TASK TO COMPLETE: The following data has a line with "sky130_fd_sc_hd__nor4_1 | 1 | 1" and a line with "sky130_fd_sc_hd__clkbuf_8 | 0 | 3". Write out exactly those lines and all the lines between them.

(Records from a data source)

===== src/rtl/rr_stream_mux_pkg.sv =====
// Shared constants and helpers for the round-robin stream multiplexer.
package rr_stream_mux_pkg;

    localparam int DEFAULT_W = 16;

    // Channel index width; a single channel still needs one bit.
    function automatic int sel_width(input int n);
        return (n > 1) ? $clog2(n) : 1;
    endfunction

endpackage


===== src/rtl/rr_stream_mux_arbiter.sv =====
// Combinational N-way arbiter: round-robin from ptr upward, or fixed priority from index 0.
module rr_arbiter
    import rr_stream_mux_pkg::*;
#(
    parameter int N    = 4,
    parameter int RR   = 1,
    parameter int SELW = sel_width(N)
) (
    input  logic [N-1:0]    req,
    input  logic [SELW-1:0] ptr,
    output logic [N-1:0]    gnt,
    output logic [SELW-1:0] gnt_idx,
    output logic            any
);

    localparam logic [SELW:0] N_L = (SELW + 1)'(N);

    logic [SELW-1:0] base;
    logic [2*N-1:0]  req_dbl;
    logic [N-1:0]    rot;
    logic [SELW-1:0] off;
    logic            found;
    logic [SELW:0]   sum;

    assign base    = (RR != 0) ? ptr : '0;
    assign req_dbl = {req, req};
    assign any     = |req;

    // Rotating the doubled vector by base puts the search start at bit 0.
    always_comb begin
        rot = '0;
        for (int i = 0; i < N; i++) begin
            rot[i] = req_dbl[int'(base) + i];
        end
    end

    always_comb begin
        off   = '0;
        found = 1'b0;
        for (int i = 0; i < N; i++) begin
            if (!found && rot[i]) begin
                off   = SELW'(i);
                found = 1'b1;
            end
        end
    end

    always_comb begin
        sum = {1'b0, base} + {1'b0, off};
        if (sum >= N_L) begin
            sum = sum - N_L;
        end
        gnt_idx = sum[SELW-1:0];
    end

    always_comb begin
        gnt = '0;
        for (int i = 0; i < N; i++) begin
            if (any && (gnt_idx == SELW'(i))) begin
                gnt[i] = 1'b1;
            end
        end
    end

endmodule


===== src/rtl/rr_stream_mux.sv =====
// N:1 stream multiplexer with round-robin or fixed-priority arbitration and a registered output.
module rr_stream_mux
    import rr_stream_mux_pkg::*;
#(
    parameter int W    = DEFAULT_W,
    parameter int N    = 4,
    parameter int RR   = 1,
    parameter int SELW = sel_width(N)
) (
    input  logic            clk,
    input  logic            rst_n,
    input  logic [N*W-1:0]  in_data,
    input  logic [N-1:0]    in_valid,
    output logic [N-1:0]    in_ready,
    output logic [W-1:0]    out_data,
    output logic            out_valid,
    input  logic            out_ready,
    output logic [SELW-1:0] out_sel
);

    // Handshake: a word moves across a port only in a cycle where its valid and
    // ready are both high; a source holds valid/data stable until that happens,
    // and ready may depend combinationally on valid but never the reverse.

    localparam logic [SELW-1:0] LAST = SELW'(N - 1);

    logic            load;
    logic [N-1:0]    gnt;
    logic [SELW-1:0] gnt_idx;
    logic            any;
    logic [SELW-1:0] ptr;
    logic [W-1:0]    sel_word;

    rr_arbiter #(
        .N    (N),
        .RR   (RR),
        .SELW (SELW)
    ) u_arb (
        .req     (in_valid),
        .ptr     (ptr),
        .gnt     (gnt),
        .gnt_idx (gnt_idx),
        .any     (any)
    );

    assign load     = rst_n && (!out_valid || out_ready);
    assign in_ready = load ? gnt : '0;

    always_comb begin
        sel_word = '0;
        for (int i = 0; i < N; i++) begin
            if (gnt[i]) begin
                sel_word = sel_word | in_data[i*W +: W];
            end
        end
    end

    always_ff @(posedge clk) begin
        if (!rst_n) begin
            out_valid <= 1'b0;
            out_data  <= '0;
            out_sel   <= '0;
            ptr       <= '0;
        end else if (load) begin
            if (any) begin
                out_data  <= sel_word;
                out_sel   <= gnt_idx;
                out_valid <= 1'b1;
                // Wrap at N-1 rather than at the index width's natural limit.
                if ((RR != 0) && (N > 1)) begin
                    ptr <= (gnt_idx == LAST) ? '0 : gnt_idx + 1'b1;
                end
            end else begin
                out_valid <= 1'b0;
            end
        end
    end

endmodule

===== config.mk =====
export PLATFORM = sky130hd
export DESIGN_NAME = rr_stream_mux
export DESIGN_NICKNAME = d
export VERILOG_FILES = /design/src/rtl/rr_stream_mux_pkg.sv /design/src/rtl/rr_stream_mux_arbiter.sv /design/src/rtl/rr_stream_mux.sv
export SDC_FILE = /design/constraint.sdc
export NUM_CORES = 1
export LEC_CHECK = 0
export BUFFER_PORTS_ARGS = -buffer_cell sky130_fd_sc_hd__buf_4
export CAP_MARGIN = 25
export CORE_MARGIN = 2
export CORE_UTILIZATION = 35
export CTS_BUF_LIST = sky130_fd_sc_hd__clkbuf_2 sky130_fd_sc_hd__clkbuf_4 sky130_fd_sc_hd__clkbuf_8
export DETAILED_ROUTE_END_ITERATION = 8
export PLACE_DENSITY = 0.7
export SLEW_MARGIN = 10
export SYNTH_ARGS = -nofsm -noshare
export SYNTH_HDL_FRONTEND = slang
export SYNTH_SLANG_ARGS = --single-unit
export TNS_END_PERCENT = 10

===== constraint.sdc =====
create_clock -name clk -period 3.59 [get_ports clk]
set_clock_uncertainty 0.05 [all_clocks]
set_input_delay 0.5385 -clock clk [delete_from_list [all_inputs] [get_ports clk]]
set_output_delay 0.5385 -clock clk [all_outputs]
set_load 0.05 [all_outputs]

==> out/summary.log <==
[status] status finished clean
[synth] share of synthesized area spent on multiplexers 0
[route] total wire length 4550 microns
[power_and_ir_drop] switching power total 1.02 mW
[sta] final-layout worst hold slack 413 ps
[sta] Least-Margin Pin Slew 502 ps
[layout] ratio of cells with drive above 1 in the final layout 0.438
[cts] largest buffer count on any clock path 2
[cts] total clock sinks 21
[layout] signed area change from the synthesized netlist to the final layout 58.1%
[route] Detailed Routing Iterations Pass 1 4
[setup_path] worst endpoint data arrival time 2670 ps
[placed_design] # placed instances 293
[setup_path] CP Launch Type flop
[floorplanning] num ports 94
[route] number of nets with antenna violations after routing 0
[cts] worst skew pair latency 260 ps
[sta] unrepaired setup endpoints after global routing no
[setup_path] category of the worst setup path capture point output pin
[sta] remaining max-slew budget at the tightest pin 0.665
[synth] total of flip-flops plus latches after synthesis 21
[route] DRC 0
[power_and_ir_drop] leakage component of the power 0.975 nW
[synth] post-synthesis share of cell area spent on and, or, nand and nor gates 0.202
[hold_path] Hold Crit Class flop to flop
[floorplanning] die extent in x 65.8 microns
[global_route] pin count of the biggest net entering global routing 45
[cts] clock buffers created by TritonCTS 3
[power_and_ir_drop] maximum ir drop on the vdd rail 0.625 mV
[placed_design] hpwl dp 3420 microns
[placed_design] Port-buffer cells 93
[synth] count of flip-flops with a built-in enable after synthesis 0
[synth] synth warn 0
[setup_path] worst path required time 3000 ps
[route] total number of vias 1,589
[power_and_ir_drop] ratio of total power to cell area 937 nW/um^2
[layout] non-filler instance count after layout 297
[cts] maximum level of the CTS H-tree 1
[layout] final core utilization 0.577
[sta] count of pins over their slew limit 0
[global_route] via count of the first global-routing pass 1,378
[cts] clock-pin slew reported for the worst setup and hold paths after clock tree synthesis 80 ps
[sta] Achievable Freq 307 MHz
[sta] post-layout min period 3260 ps
[synth] post-synth top area share 0.315
[floorplanning] standard cell core area 3660 sq um
[run] max-capacitance violation count 0
[synth] dominant combinational cell family by area after synthesis compound AO/OA/AOI/OAI gates
[global_route] GRT Total Usage 0.199
[synth] gate count after technology mapping 165
[layout] # fillers 375
[floorplanning] standard-cell row count 22
[route] WL per Instance 15.3 microns
[power_and_ir_drop] internal power consumption 0.957 mW
[synth] fraction of synthesized cell area in xor and xnor cells 0.0197
[floorplanning] die height 65.8 microns
[layout] number of antenna repair diodes 0
[global_route] first-pass GRT wire length 6650 microns
[power_and_ir_drop] part of the total power dissipated in combinational logic 0.709
[synth] Post-Synth Adder-Cell Area 0.0469
[sta] final hold violation count 0
[setup_path] Setup Crit Path Kind flop to output pin
[synth] predominant post-synthesis flop cell sky130_fd_sc_hd__dfxtp_1
[sta] portion of the clock cycle consumed by the worst path in the final layout 0.907
[synth] number of distinct library cells after synthesis 31
[setup_path] Max Fanout on Critical Path 11
[sta] setup violation total in the final timing report 0
[synth] largest cells by area after synthesis sky130_fd_sc_hd__dfxtp_1 (31%), sky130_fd_sc_hd__a221oi_1 (9.8%), sky130_fd_sc_hd__a22o_1 (9.2%)
[synth] netlist area before placement 1340 sq um
[cts] CTS tree built
[route] number of DRC markers in iteration 0 80
[placed_design] final weighted congestion in routability-driven placement 0.741
[power_and_ir_drop] switching fraction of total power 0.516
[synth] area fraction in compound gates after synthesis 0.320
[synth] synthesized area divided by synthesized cell count 8.09 sq um
[synth] ys async rst share 0
[power_and_ir_drop] Clock Power Share 0.085
[synth] leading post-synthesis cells by instance count sky130_fd_sc_hd__dfxtp_1 (21), sky130_fd_sc_hd__nand3_1 (21), sky130_fd_sc_hd__a221oi_1 (15)
[synth] sequential-to-total area share from yosys stat 0.315
[synth] nets in the synthesized netlist 241
[global_route] grt ovf 0
[floorplanning] area of the die 4320 sq um
[synth] dominant cell type by area after synthesis sky130_fd_sc_hd__dfxtp_1
[route] number of vias per cell after detailed routing 5.35
[floorplanning] Initial Utilization 0.365
[global_route] antenna violations before repair 0
[power_and_ir_drop] sequential fraction of design power 0.206
[cts] Root Buffer sky130_fd_sc_hd__clkbuf_8
[layout] net count of the finished layout 326
## logic make-up after synthesis
family | after synthesis
AO/OA/AOI/OAI | 59
XOR/XNOR | 3
adder cells (fa/ha/maj) | 5
buffers and inverters | 25
flip-flops | 21
AND/OR/NAND/NOR | 52
## layout make-up
cell class	count	area (sq um)	share of cell area
multi-input cells	119	818	0.388
well taps	48	60.1	0.0285
flip-flops and latches	21	422	0.200
inverters	7	26.3	0.0124
clock buffers	4	48.8	0.0231
repair buffers	98	736	0.349
## layout by cell type (no fill, tap or decap)
master | Yosys | final
sky130_fd_sc_hd__o211ai_1 | 1 | 1
sky130_fd_sc_hd__xnor2_1 | 1 | 1
sky130_fd_sc_hd__o21bai_1 | 1 | 1
sky130_fd_sc_hd__nor2_2 | 0 | 1
sky130_fd_sc_hd__nor2b_1 | 1 | 1
sky130_fd_sc_hd__a22oi_1 | 2 | 2
sky130_fd_sc_hd__nor4_1 | 1 | 1
sky130_fd_sc_hd__clkbuf_4 | 0 | 1
sky130_fd_sc_hd__nand3_1 | 21 | 21
sky130_fd_sc_hd__nand3_4 | 1 | 1
sky130_fd_sc_hd__nor2_1 | 13 | 9
sky130_fd_sc_hd__nor3_1 | 4 | 4
sky130_fd_sc_hd__dfxtp_2 | 0 | 1
sky130_fd_sc_hd__o21ai_1 | 5 | 5
sky130_fd_sc_hd__nand4_1 | 1 | 1
sky130_fd_sc_hd__nand2_1 | 4 | 4
sky130_fd_sc_hd__a22o_1 | 14 | 14
sky130_fd_sc_hd__xor2_2 | 0 | 1
sky130_fd_sc_hd__clkbuf_8 | 0 | 3
sky130_fd_sc_hd__o21ai_0 | 13 | 13
sky130_fd_sc_hd__or4_1 | 1 | 1
sky130_fd_sc_hd__xor2_1 | 2 | 1
sky130_fd_sc_hd__nor4b_1 | 2 | 2
sky130_fd_sc_hd__a21oi_1 | 2 | 2
sky130_fd_sc_hd__nand2b_1 | 2 | 2
sky130_fd_sc_hd__dfxtp_1 | 21 | 20
sky130_fd_sc_hd__a31oi_1 | 4 | 4
sky130_fd_sc_hd__a221oi_1 | 15 | 15
sky130_fd_sc_hd__nand3b_1 | 1 | 1
sky130_fd_sc_hd__buf_4 | 2 | 98
sky130_fd_sc_hd__a211o_1 | 2 | 2
sky130_fd_sc_hd__inv_1 | 7 | 7
sky130_fd_sc_hd__nor2_4 | 0 | 3
sky130_fd_sc_hd__ha_1 | 5 | 5
## metal layers
layer,up-vias,track usage,routed length [microns]
met4,0,0.0651,74
met3,6,0.0394,325
met5,-,0,0
li1,797,-,-
met1,727,0.259,1900
met2,59,0.327,2250
## critical path: stages, from the launching register on
cell and delay [ps]:
sky130_fd_sc_hd__dfxtp_2 430, sky130_fd_sc_hd__nor2_1 80, sky130_fd_sc_hd__a221oi_1 320, sky130_fd_sc_hd__a31oi_1 70
sky130_fd_sc_hd__a211o_1 240, sky130_fd_sc_hd__ha_1 210, sky130_fd_sc_hd__xor2_2 240, sky130_fd_sc_hd__xor2_1 230
sky130_fd_sc_hd__ha_1 200, sky130_fd_sc_hd__inv_1 70, sky130_fd_sc_hd__nor2_4 90, sky130_fd_sc_hd__buf_4 210
## sequential cells by signal, summed over array words and instances (netlist names)
name	count
out_data	16
out_sel	2
out_valid	1
ptr	2
## power groups by stage
stage	logic, mW	registers, mW	clock network [mW]
6_report	1.40	0.408	0.167
5_1_grt	1.52	0.421	0.182
4_1_cts	1.41	0.406	0.171
3_5_place_dp	1.41	0.410	0
3_3_place_gp	1.40	0.408	0
2_1_floorplan	0.643	0.742	0
## path summary, 6_finish.rpt
path	startpoint	to	slack, ps	cells past startpoint
worst max register to register	ptr[0]	out_data[9]	700	12
worst min-delay path	out_data[9]	out_data[9]	410	2
worst min register to register	out_data[9]	out_data[9]	410	2
worst max-delay path	ptr[0]	in_ready[2]	330	11
## repair_timing
item,in CTS,in global routing
buffers inserted,0,0
gates resized for setup,0,2
endpoints found under the hold margin,0,0
endpoints found under the setup margin,0,4
hold buffers,0,0
## through the flow
stage               power, mW  TNS, ps  worst slack, ps  cell area [sq um]
global placement         1.81        0              380               2050
floorplan                1.38     -123            -90.4               1360
CTS                      1.99        0              107               2100
global route             2.12        0             94.1               2110
finish                   1.98        0              334               2110
detailed placement       1.82        0              291               2050
Power figures use the tool's default switching activity.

OUTPUT BELOW:
sky130_fd_sc_hd__nor4_1 | 1 | 1
sky130_fd_sc_hd__clkbuf_4 | 0 | 1
sky130_fd_sc_hd__nand3_1 | 21 | 21
sky130_fd_sc_hd__nand3_4 | 1 | 1
sky130_fd_sc_hd__nor2_1 | 13 | 9
sky130_fd_sc_hd__nor3_1 | 4 | 4
sky130_fd_sc_hd__dfxtp_2 | 0 | 1
sky130_fd_sc_hd__o21ai_1 | 5 | 5
sky130_fd_sc_hd__nand4_1 | 1 | 1
sky130_fd_sc_hd__nand2_1 | 4 | 4
sky130_fd_sc_hd__a22o_1 | 14 | 14
sky130_fd_sc_hd__xor2_2 | 0 | 1
sky130_fd_sc_hd__clkbuf_8 | 0 | 3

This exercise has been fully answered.